It's quite a bit more difficult than the other answers make it out to be.
First, we need a rough draft of what kind of immunity we're dealing with. Often, with vaccines it's humoral immunity (antibodies and B-cells). This is what the existing answers are talking about. An alternate type of vaccine, for example, would be a T-cell inducing vaccine, and these are generally a whole lot more complex.
Let's say we're talking about humoral immunity, and are not getting into the more experimental types of vaccines.
We can go through the list of vaccine types, and discuss if there's a potential benefit of having an immune individual (basic description of vaccine types found here)
Mostly useless, since there's no way to track down how to attenuate the pathogen from an immunized individual. Possibly, we could use serum of the individual to see if the attenuated pathogen is still immunogenic by testing if the subject's serum still binds the pathogen, but that's unreliable and animal testing is likely more reliable. The rare exception is if the attenuated variant occurs naturally, as was the case with cow pox, the first vaccine.
Very useless, the main challenges here are truly inactivating the pathogen while keeping the vaccine immunogenic and exposing representative surface proteins. Our subject is not going to help at all with these challenges.
Subunit, recombinant, polysaccharide, and conjugate vaccines
Somewhat useful, our subject can help us identify the subunit or polysaccharide used (as discussed in the answer by Willk). That still leaves us with the challenge of creating a vaccine that forms the right type of immunity against this subunit or polysaccharide.
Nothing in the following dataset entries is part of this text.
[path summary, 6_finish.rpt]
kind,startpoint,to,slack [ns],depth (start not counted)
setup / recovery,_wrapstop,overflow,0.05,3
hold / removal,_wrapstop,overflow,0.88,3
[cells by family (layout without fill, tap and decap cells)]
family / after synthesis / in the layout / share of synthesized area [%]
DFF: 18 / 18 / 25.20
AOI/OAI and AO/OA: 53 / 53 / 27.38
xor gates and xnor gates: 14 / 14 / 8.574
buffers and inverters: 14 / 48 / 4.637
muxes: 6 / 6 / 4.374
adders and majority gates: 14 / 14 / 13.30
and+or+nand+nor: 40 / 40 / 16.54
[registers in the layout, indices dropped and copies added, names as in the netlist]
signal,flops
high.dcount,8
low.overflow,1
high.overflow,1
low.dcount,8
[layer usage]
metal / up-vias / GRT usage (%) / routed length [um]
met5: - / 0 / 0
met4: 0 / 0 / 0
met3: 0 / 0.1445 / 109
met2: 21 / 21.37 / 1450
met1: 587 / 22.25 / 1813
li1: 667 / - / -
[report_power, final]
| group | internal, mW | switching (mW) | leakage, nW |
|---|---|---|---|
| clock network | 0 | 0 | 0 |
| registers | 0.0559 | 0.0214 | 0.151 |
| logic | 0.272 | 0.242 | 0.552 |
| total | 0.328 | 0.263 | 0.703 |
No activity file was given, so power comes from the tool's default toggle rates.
--- constraint.sdc ---
current_design pc_tick

set clk_period 22.9
set clk_io_pct 0.2

create_clock -name clk0 -period $clk_period [get_ports {clock}]

set non_clock_inputs [all_inputs -no_clocks]
set_input_delay [expr $clk_period * $clk_io_pct] -clock clk0 $non_clock_inputs
set_output_delay [expr $clk_period * $clk_io_pct] -clock clk0 [all_outputs]
### flow/design.v
module lab2_1(clk,rst_n,en,dir,in,data,out);
    input clk,rst_n,en,dir,in;
    input [3:0] data;
    output [3:0] out;
    reg [3:0] out;
    always@(posedge clk)
        begin
            casex({rst_n,en,in,dir})
                4'b0xxx: out={4{1'b0}};
                4'b10xx: out=out;
                4'b1101: out=(out==4'b1111)?4'b0000:out+1'b1;
                4'b1100: out=(out==4'b0000)?4'b1111:out-1'b1;
                4'b111x: out=data;
            endcase
        end
endmodule
### flow/run.sh
#!/bin/bash
# OpenROAD 26Q1-2900-gdf79404cd8, Yosys 0.63+post, stock flow scripts
make -C /OpenROAD-flow-scripts/flow DESIGN_CONFIG=/design/flow/config.mk WORK_HOME=/design/flow/orfs finish
### flow/config.mk
export PLATFORM = sky130hd
export DESIGN_NAME = lab2_1
export DESIGN_NICKNAME = lab2_1
export VERILOG_FILES = /design/flow/design.v
export SDC_FILE = /design/flow/constraint.sdc
export NUM_CORES = 4
export LEC_CHECK = 1
export CORE_AREA = 10 10 70 70
export DIE_AREA = 0 0 80 80
### flow/constraint.sdc
current_design lab2_1

set clk_period 1.7
set clk_io_pct 0.2

create_clock -name clk0 -period $clk_period [get_ports {clk}]

set non_clock_inputs [all_inputs -no_clocks]
set_input_delay [expr $clk_period * $clk_io_pct] -clock clk0 $non_clock_inputs
set_output_delay [expr $clk_period * $clk_io_pct] -clock clk0 [all_outputs]
File: flow/run.sh
#!/bin/bash
# OpenROAD 26Q1-2900-gdf79404cd8, Yosys 0.63+post, stock flow scripts
make -C /OpenROAD-flow-scripts/flow DESIGN_CONFIG=/design/flow/config.mk WORK_HOME=/design/flow/orfs finish
File: flow/config.mk
export PLATFORM = sky130hd
export DESIGN_NAME = lab2_2
export DESIGN_NICKNAME = lab2_2
export VERILOG_FILES = /design/flow/design.v
export SDC_FILE = /design/flow/constraint.sdc
export NUM_CORES = 4
export LEC_CHECK = 1
export CORE_AREA = 10 10 70 70
export DIE_AREA = 0 0 80 80
File: flow/constraint.sdc
current_design lab2_2

set clk_period 2.0
set clk_io_pct 0.2

create_clock -name clk0 -period $clk_period [get_ports {clk}]

set non_clock_inputs [all_inputs -no_clocks]
set_input_delay [expr $clk_period * $clk_io_pct] -clock clk0 $non_clock_inputs
set_output_delay [expr $clk_period * $clk_io_pct] -clock clk0 [all_outputs]
File: flow/design.v
module lab2_2(clk,rst_n,en,dir,gray,cout);
    input clk,rst_n,en,dir;
    output [7:0] gray;
    output cout;
    wire tmpcout;
    counter_1 first(.clk(clk),.rst_n(rst_n),.en(en),.dir(dir),.gray(gray[3:0]),.cout(tmpcout));
    counter_1 second(.clk(clk),.rst_n(rst_n),.en(tmpcout),.dir(dir),.gray(gray[7:4]),.cout(cout));
endmodule
module counter_1(dir,clk,en,cout,gray,rst_n);
    input dir,clk,rst_n,en;
    output cout;
    output [3:0] gray;
    reg [3:0] bnum;
    wire cout;
    reg [3:0] before;
    reg g1,g2,g3;
    reg [3:0] gray;
    assign cout=((en==1'b1 && dir==1'b1 && gray==4'b1000)||(en==1'b1 && dir==1'b0 && gray==4'b0000))?1'b1:1'b0;
    always@(negedge clk or negedge rst_n)
        begin
        bnum={before[3],
        before[3]^before[2],
        before[3]^before[2]^before[1],
        before[3]^before[2]^before[1]^before[0]};
        if(rst_n==4'b0000) begin
            gray=4'b0000;
            bnum=4'b0000;
        end
        else
        begin
            if(en==1'b0) begin
                gray=before;
                bnum = bnum;
            end
            else
                begin
                if(dir==1'b1)
                    begin
                    if(bnum==4'b1111)
                        begin
                        bnum=4'b0000;
                        gray=4'b0000;
                        end
                    else
                        begin
                        bnum=bnum+1;
                        g3=bnum[3]^bnum[2];
                        g2=bnum[2]^bnum[1];
                        g1=bnum[1]^bnum[0];
                        gray={bnum[3],g3,g2,g1};
                        end
                    end
                else
                    begin
                    if(bnum==4'b0000)
                        begin
                            bnum=4'b1111;
                            gray=4'b1000;
                        end
                    else
                        begin
                            bnum=bnum-1;
                            g3=bnum[3]^bnum[2];
                            g2=bnum[2]^bnum[1];
                            g1=bnum[1]^bnum[0];
                            gray={bnum[3],g3,g2,g1};
                        end
                    end
                end
            end
        before=gray;
        end
endmodule
==> ci_impl_report.md <==
## PnR job results

| Metric | Value |
|---|---|
| Worst setup SP type | `flip-flop` |
| Core utilization before placement | `26.0%` |
| PwrDens | `2110 nW/um2` |
| Core ar. | `3420 um2` |
| R2R setup slack | `-300 ps` |
| Cts-stage hold buffer count | `0` |
| Congestion Overflow GR | `0` |
| Post-Synthesis Cells | `97` |
| Mean Syn Cell Area | `9.16 um2` |
| Lkg Pwr | `0.820 nW` |
| Cells in synth_stat.txt | `97` |
| FP Rows | `21` |
| WS Path Type | `reg2out` |
| Worst Reg2Reg Path Length in Cells | `10` |
| DRT Wirelength | `2.68 mm` |
| DRC Markers | `0` |
| Fill cells | `289` |
| Clock latency (worst-skew pair) | `270 ps` |
| Diodes inserted | `0` |
| Area Overhead vs Synth | `95.6%` |
| I/O pin count | `13` |
| Place WS | `-1100 ps` |
| Final Core Density | `50.9%` |
| Maximum vdd drop | `1.82 mV` |
| Gr usage total | `7.99%` |
| Hold Fails Final Rpt | `0` |
| Initial antenna violation count | `0` |
| CTS tree | `done` |
| H-tree depth | `1` |
| Pre-antenna DRT Iters | `4` |
| Count of cell types in the netlist | `33` |
| Max clock buf depth | `2` |
| Drt wl/cell | `12.9 um` |
| Die H | `80 um` |
| Register Area | `200 um2` |
| IO buf count | `12` |
| Worst r2r dst | `second.before[2]` |
| CP Data Arrival Time | `2520 ps` |
| Cts bufs inserted | `3` |
| Hpwl dp | `1.77 mm` |
| Hold/Removal Path Class | `reg2reg` |
| Hold WS | `630 ps` |
| Seq share, synth | `22.5%` |
| Multi-input logic area | `813 um2` |
| Reg2Reg Launch Point | `second.before[3]` |
| Die area | `6400 um2` |
| Synthesis area per yosys | `888 um2` |
| RSZ-0062 raised after global routing | `true` |
| CP startpoint | `first.gray[0]` |
| Failing checks | `setup timing` |
| Clock transition time at the flip-flop clock pins of the worst setup and hold paths | `40 ps` |
| Via count | `924` |
| Die X | `80 um` |
| First-pass GRT wire length | `4.20 mm` |
| Tool Warnings | `36` |
| Type of destination of the critical path | `output port` |
| Worst rel slew slack | `84.2%` |
| Ys Warns | `1` |
| Top Layout Cells | `buf_4, buf_6, ha_1, dfrtn_1` |
| Layout cell share with drive strength beyond 1 | `62.3%` |
| Number of global-route vias before repair | `878` |
| # setup viols final | `16` |
| ANT nets after route | `0` |
| Largest net degree at the start of global routing | `9` |
| Vias per cell | `4.44` |
| Number of synthesized register bits | `8` |
| Worst setup margin | `-915 ps` |
| Top cell excl fill/tap | `buf_4` |
| Synthesized area | `888 um2` |
| CTS Root Cell | `clkbuf_4` |
| Worst Path Required | `1600 ps` |
| DRT iter0 DRCs | `52` |
| Routability cong. | `0.927` |
| Final Max Tran Viols | `0` |
| Max-capacitance violation count | `0` |
| Clk sinks | `8` |
| Status | `finished with violations` |
| Worst-Margin Slew | `230 ps` |
| Crit path to | `cout` |
| CP max FO | `2` |
| Clk_skew | `0.469 ps` |
==> /design/flow/run.sh <==
#!/bin/bash
# OpenROAD 26Q1-2900-gdf79404cd8, Yosys 0.63+post, stock flow scripts
make -C /OpenROAD-flow-scripts/flow DESIGN_CONFIG=/design/flow/config.mk WORK_HOME=/design/flow/orfs finish
==> /design/flow/config.mk <==
export PLATFORM = sky130hd
export DESIGN_NAME = lab2_3
export DESIGN_NICKNAME = lab2_3
export VERILOG_FILES = /design/flow/design.v
export SDC_FILE = /design/flow/constraint.sdc
export NUM_CORES = 4
export LEC_CHECK = 1
export CORE_AREA = 10 10 70 70
export DIE_AREA = 0 0 80 80
==> /design/flow/constraint.sdc <==
current_design lab2_3

set clk_period 1.0
set clk_io_pct 0.2

create_clock -name clk0 -period $clk_period [get_ports {clk}]

set non_clock_inputs [all_inputs -no_clocks]
set_input_delay [expr $clk_period * $clk_io_pct] -clock clk0 $non_clock_inputs
set_output_delay [expr $clk_period * $clk_io_pct] -clock clk0 [all_outputs]
==> flow/design.v <==
module delay #(
	parameter WIDTH = 7     
)(
    input   logic               clk,         
    input   logic               rst,         
    input   logic               trigger,     
    input   logic [WIDTH-1:0]   n,           
    output  logic               time_out     
);
    logic [WIDTH-1:0]   count = {WIDTH{1'b0}};             
    typedef enum {IDLE, COUNTING, TIME_OUT, WAIT_LOW}  my_state;
    my_state current_state, next_state;
    always_ff @(posedge clk)
        if (rst | trigger | count=={WIDTH{1'b0}}) count <= n - 1'b1;
        else                                count <= count - 1'b1;
    always_ff @(posedge clk)
        if (rst)    current_state <= IDLE;
        else        current_state <= next_state; 
    always_comb
        case (current_state)
            IDLE:       if (trigger==1'b1)  next_state = COUNTING;
                        else    next_state = current_state;
            COUNTING:   if (count=={WIDTH{1'b0}}) next_state = TIME_OUT;
                        else    next_state = current_state;
            TIME_OUT:   if (trigger==1'b1)  next_state = WAIT_LOW;
                        else    next_state = IDLE;
            WAIT_LOW:   if (trigger==1'b0)  next_state = IDLE;
                        else    next_state = current_state;
            default: next_state = IDLE;
        endcase
    always_comb
        case (current_state)
            IDLE:       time_out = 1'b0;
            COUNTING:   time_out = 1'b0;
            TIME_OUT:   time_out = 1'b1;
            WAIT_LOW:   time_out = 1'b0;
            default:    time_out = 1'b0;
        endcase
endmodule
==> flow/run.sh <==
#!/bin/bash
# OpenROAD 26Q1-2900-gdf79404cd8, Yosys 0.63+post, stock flow scripts
make -C /OpenROAD-flow-scripts/flow DESIGN_CONFIG=/design/flow/config.mk WORK_HOME=/design/flow/orfs finish
==> flow/config.mk <==
export PLATFORM = sky130hd
export DESIGN_NAME = delay
export DESIGN_NICKNAME = delay
export VERILOG_FILES = /design/flow/design.v
export SDC_FILE = /design/flow/constraint.sdc
export NUM_CORES = 4
export LEC_CHECK = 1
export CORE_AREA = 10 10 70 70
export DIE_AREA = 0 0 80 80
==> flow/constraint.sdc <==
current_design delay

set clk_period 3.5
set clk_io_pct 0.2

create_clock -name clk0 -period $clk_period [get_ports {clk}]

set non_clock_inputs [all_inputs -no_clocks]
set_input_delay [expr $clk_period * $clk_io_pct] -clock clk0 $non_clock_inputs
set_output_delay [expr $clk_period * $clk_io_pct] -clock clk0 [all_outputs]
==> results.ini <==
[run_status]
status=completed

[critical_path]
cp.depth=8
worstPathCellList=clkdlybuf4s50_1 > nor2_2 > o21ai_4 > a22oi_1 > ha_1 > o21ai_1 > a2111oi_1 > xnor2_1
r2r_setup_slack_ps=1350
critPathTopFamily=AND-OR/OR-AND gates
slowest_delay_ps=510
rr_worst_depth=7
criticalPathCategory=input port to flip-flop
slowest_stage=clkdlybuf4s50_1
r2r-start=count[3]
cp-start-kind=input port
critPathRequiredTime_ps=3640
critPathArrivalTime_ps=2790
critPathCapture=count[6]
cp_max_fo=9
setup.worst_path.end_class=flip-flop
r2r_end=count[6]
crit_start=rst
path_buffers=1

[detailed_routing]
drc=0
wl_met3_um=79
diodes=0
via_per_inst=4.242
initialDrtViolationCount=22
wl_met2_um=450
wire_per_inst_um=10.06
finalWirelength_mm=1.207
routed.top_layer=met4
ant_nets=0
dr.pass1.iters=4
vias=509
wl_met1_um=667

[hold_path]
worst_hold_path.num_cells=2
worstHoldPathType=flip-flop to flip-flop

[clock_network]
post_cts_buffers=0
clock_path_buffers=2
cts_hold_buf=0
cts_resized=0
cts-htree-levels=1
clock-root-buffer=clkbuf_4
clock_sinks=11
cts_buffers=3
cts_tree=built
clk_latency_ps=260
clk_pin_slew_ps=70

[synthesis]
netlist_area_um2=563.0
yosysWarnings=1
ys_seq_frac=0.3911
synth_chip_area_um2=563.0
ys_seq_elements=11
ys_cells=62
ys_types=31
syn_area_per_cell_um2=9.081
syn_inst=62

[timing]
finalSetupViolCount=0
rsz0062_at_grt=no
fin_crit_ps=2652
max_freq_mhz=377.0
slew_violations=0
fin_crit_sh=0.7578
slew_headroom=0.7090
hold_viol_final=0
tns_ps=0
skew_ps=0.3406
worstMarginPinSlew_ps=435.4

[layout]
final_layout_top_logic_cells=dfxtp_1 (11), clkdlybuf4s50_1 (10), a22oi_1 (5), nor2_1 (5), nor3_1 (5)
layout-drive-gt1-share=0.08108
final_area_um2=738.2
syn2layout_area_growth_pct=31.11
lay_top_count=dfxtp_1

[power_and_ir_drop]
clkPwrFrac=0.282
power_switching_mw=0.08002
p_seq_frac=0.517
power.leakage_nw=0.2569
ir_drop_uv=160.8
swShare=0.2713
p_int_mw=0.2150
p_per_area_nw_per_um2=399.6
p_comb_frac=0.201

[global_routing]
grt.total_usage=0.03436
antenna_found_initial=0
grt_start_max_net_pins=10
grt_pass1_wl_mm=1.828
grt-ovfl-total=0
grt_pass1_vias=423

[floorplan]
die_h_um=80
num_rows=21
die-area_um2=6400
core_util_floorplan=0.1648
fp.dieW_um=80
core_area_um2=3416
ioPinCount=11

[placement]
hpwl_um=950.5
port_buffers=10
place_area_um2=711.9
gp_congestion=0.7547

[job]
maxCapViolCount=0
tool_warnings=25

## final cells by class
cell class / count / area [um^2]
inverters: 2 / 7.507
clock buffers: 4 / 26.28
flip-flops and latches: 11 / 220.2
fillers: 388 / 2678
multi-input cells: 47 / 326.6
repair buffers: 10 / 100.1
well taps: 46 / 57.56
## metal layers
layer	GRT usage	up-vias
met5	0	-
met3	0.01591	2
met1	0.05559	228
met4	0.005282	0
li1	-	263
met2	0.03852	16
## how the worst min path moves through the flow
stage                     from          endpoint  slack (ps)
CTS                   count[3]          count[3]         480
global route  current_state[2]  current_state[1]         490
finish                count[3]          count[3]         480
## synthesized netlist by cell type (all sizes together)
| library cell | instances | area share |
|---|---|---|
| a2111oi | 1 | 0.018 |
| a21oi | 2 | 0.018 |
| a22oi | 5 | 0.067 |
| buf | 1 | 0.0089 |
| clkbuf | 1 | 0.0067 |
| dfxtp | 11 | 0.39 |
| ha | 1 | 0.022 |
| inv | 2 | 0.013 |
| mux2i | 2 | 0.036 |
| nand2 | 1 | 0.0067 |
| nand3 | 1 | 0.0089 |
| nor2 | 6 | 0.044 |
| nor3 | 5 | 0.044 |
| nor3b | 2 | 0.027 |
| o2111ai | 1 | 0.016 |
| o211ai | 2 | 0.027 |
| o21a | 1 | 0.013 |
| o21ai | 3 | 0.047 |
| o21bai | 1 | 0.013 |
| o22a | 1 | 0.016 |
| o22ai | 1 | 0.011 |
| o2bb2ai | 1 | 0.016 |
| or2 | 3 | 0.033 |
| or3 | 2 | 0.022 |
| or4 | 1 | 0.013 |
| xnor2 | 3 | 0.047 |
| xor2 | 1 | 0.016 |
## tightest hold or removal path, stage by stage (launching register included)
cell	delay (ps)
dfxtp_1	330
inv_1	50
a21oi_1	50
## flip-flops by register name (all words and copies together) (netlist names)
name           flops
count              7
current_state      4
## per-stage QoR
stage / util / power, mW / worst slack, ps / hold WS (ps) / std cells
final: 0.2161 / 0.2950 / 847.6 / 476.7 / 120
after global routing: 0.2161 / 0.3153 / 702.1 / 493.6 / 120
after CTS: 0.2161 / 0.2987 / 848.3 / 477.5 / 120
after detailed placement: 0.2084 / 0.2144 / 570.9 / 467.5 / 116
after global placement: 0.2084 / 0.2129 / 649.3 / 463.0 / 116
after floorplan: - / 0.1926 / 1370 / 444.8 / 62
## power by group through the flow
stage | clock [mW] | combinational, mW | sequential (mW)
finish | 0.0831 | 0.0594 | 0.152
global route | 0.0951 | 0.0655 | 0.155
CTS | 0.0868 | 0.0594 | 0.152
## kinds of logic (layout without fill, tap and decap cells)
kind of cell / count (synthesis) / in the layout / synth area share
adder cells (fa/ha/maj): 1 / 1 / 0.02222
multiplexers: 2 / 2 / 0.03556
AND/OR/NAND/NOR: 21 / 21 / 0.2000
XOR/XNOR: 4 / 4 / 0.06223
buffers and inverters: 4 / 16 / 0.02888
flip-flops: 11 / 11 / 0.3911
AND-OR/OR-AND: 19 / 19 / 0.2600
Power and IR drop assume default switching activity.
Recombinant and conjugate vaccines are more complicated, since the targets are artificially created, and we can only test if we have "the right one".
Also note that quite often, multiple antigens are used in a single vaccine of these types, and a single person might only respond to a fraction of the antigens. In that case, the person can be immune, while it's impossible to track down all the antigens used, and making a vaccine only based on the antigens that induced immunity in this person might have a much lower efficacy than the original vaccine.
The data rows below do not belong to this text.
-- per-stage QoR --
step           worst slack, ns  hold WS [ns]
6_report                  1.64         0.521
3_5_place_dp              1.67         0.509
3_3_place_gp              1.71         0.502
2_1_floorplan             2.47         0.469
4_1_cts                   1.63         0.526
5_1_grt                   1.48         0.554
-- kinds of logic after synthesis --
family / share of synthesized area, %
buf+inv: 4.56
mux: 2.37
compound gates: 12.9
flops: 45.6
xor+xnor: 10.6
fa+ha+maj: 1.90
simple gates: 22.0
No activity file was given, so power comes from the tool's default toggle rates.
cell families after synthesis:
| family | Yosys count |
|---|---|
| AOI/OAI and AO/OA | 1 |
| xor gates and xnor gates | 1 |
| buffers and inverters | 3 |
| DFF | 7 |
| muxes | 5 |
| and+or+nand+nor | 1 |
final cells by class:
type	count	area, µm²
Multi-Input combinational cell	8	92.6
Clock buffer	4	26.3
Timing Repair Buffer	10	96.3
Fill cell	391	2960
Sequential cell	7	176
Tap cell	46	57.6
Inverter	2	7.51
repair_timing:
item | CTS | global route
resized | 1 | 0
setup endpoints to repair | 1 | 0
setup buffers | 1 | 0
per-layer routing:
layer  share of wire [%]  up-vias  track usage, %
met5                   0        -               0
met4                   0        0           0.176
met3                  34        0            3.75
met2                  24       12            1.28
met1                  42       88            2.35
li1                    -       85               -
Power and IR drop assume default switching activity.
==> design.v <==
`timescale 1ns / 100ps
module ALU_1b(
	zero_in,
	zero_out,
	n_OP1_in,
	OP2_in,
	carry_in,
	OP_out,
	n_zero_out,
	n_carry_out,
	inversion_OP1,
	select_OP2_to_A,
	select_OP2_to_A_inv,
	select_OP2_to_B,
	select_OP2_to_B_inv,
	en_carry,
	OP1_latch_n,
	OP1_latch_p,
	OP2_latch_n,
	OP2_latch_p
);
input	zero_in;
output	zero_out;
input	n_OP1_in;
input	OP2_in;
input	carry_in;
output	OP_out;
output	n_zero_out;
output	n_carry_out;
input	inversion_OP1;
input	select_OP2_to_A;
input	select_OP2_to_A_inv;
input	select_OP2_to_B;
input	select_OP2_to_B_inv;
input	en_carry;
input	OP1_latch_n;
input	OP1_latch_p;
input	OP2_latch_n;
input	OP2_latch_p;
wire	w_OP_out, w_OP1_in;
wire	w_A_wire, w_B_wire, w_C_wire, w_D_wire;
wire	w_OP1_bf_FET, w_OP1_af_FET, w_OP2_bf_FET, w_OP2_af_FET;
assign n_zero_out	= ~(zero_in | OP_out);
assign OP_out		= w_OP_out;
assign w_OP_out		= w_C_wire ^ w_D_wire;
assign w_C_wire		= ~w_A_wire ^ w_B_wire;
assign w_D_wire		= ~(en_carry & carry_in);
assign n_carry_out	= ~(~(w_B_wire | carry_in) & w_A_wire);
assign w_A_wire		= ~((select_OP2_to_A_inv & w_OP1_af_FET & ~w_OP2_af_FET)|(select_OP2_to_A & w_OP1_af_FET & w_OP2_af_FET));
assign w_B_wire		= ~(w_OP1_af_FET | (~w_OP2_af_FET & select_OP2_to_B_inv) | (w_OP2_af_FET & select_OP2_to_B));
assign w_OP1_af_FET	= ~(w_OP1_bf_FET & (OP1_latch_p | ~OP1_latch_n));
assign w_OP1_bf_FET	= ~(~(n_OP1_in & inversion_OP1) & ~(n_OP1_in | inversion_OP1));
assign w_OP2_af_FET = (w_OP2_bf_FET & (OP2_latch_p | ~OP2_latch_n));
assign w_OP2_bf_FET	= OP2_in;
endmodule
Toxoid vaccines are vaccines against a specific toxin, and generally somewhat easy to create if you have a toxin in mind that constitutes a real health problem. Our subject might be able to help, but it's unlikely that would be necessary, since the toxin would've already been identified.
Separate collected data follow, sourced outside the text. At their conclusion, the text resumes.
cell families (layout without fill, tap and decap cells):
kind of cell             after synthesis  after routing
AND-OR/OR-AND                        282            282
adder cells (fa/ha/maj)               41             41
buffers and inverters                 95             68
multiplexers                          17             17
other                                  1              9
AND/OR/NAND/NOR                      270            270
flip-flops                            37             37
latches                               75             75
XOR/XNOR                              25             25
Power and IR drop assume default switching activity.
$ cat flow/design.v
module count_zeros_fun(data,count);
input [7:0]data;
output reg [3:0]count;
always@(data)
count=count_binary(data);
function [3:0]count_binary;
input [7:0]data;
integer i;
begin
count_binary=0;
for(i=0;i<8;i=i+1) 
if(!data[i]) count_binary=count_binary+1;
end
endfunction
endmodule
$ cat flow/constraint.sdc
current_design count_zeros_fun

set clk_period 2.9
set clk_io_pct 0.2

create_clock -name clk0 -period $clk_period

set non_clock_inputs [all_inputs -no_clocks]
set_input_delay [expr $clk_period * $clk_io_pct] -clock clk0 $non_clock_inputs
set_output_delay [expr $clk_period * $clk_io_pct] -clock clk0 [all_outputs]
Our subject can also give us a hint which kind of vaccine was used. Types 1 and 2 will likely produce a more diverse antibody repertoire than 3 and 4. But this will likely be inconclusive, since we only have a single subject.
For a more thorough read on vaccine types, I recommend this NIH webpage. Be sure to read into adjuvants and their role in vaccines too. If you have a specific type of vaccine in mind, I can try to elaborate on the possible role of samples from an immunized patient in reverse-engineering the vaccine, but generally, that role is going to be pretty limited.
An interesting experimental vaccine type to name in this context might be DNA vaccines, because this is one of the few types where there might be an actual major benefit to having an immunized individual with a specific vaccine. If he/she were to be vaccinated using a DNA vaccine, we could try to identify and culture the immunogenic cells by exposing them to the pathogen, and then fully sequencing the immunogenic cells, compare with the overall genome of that person, and possibly identify the sequence used in the vaccine (it would be a sequence expressed significantly more in immunogenic cells). That would still leave us with identifying adjuvants used.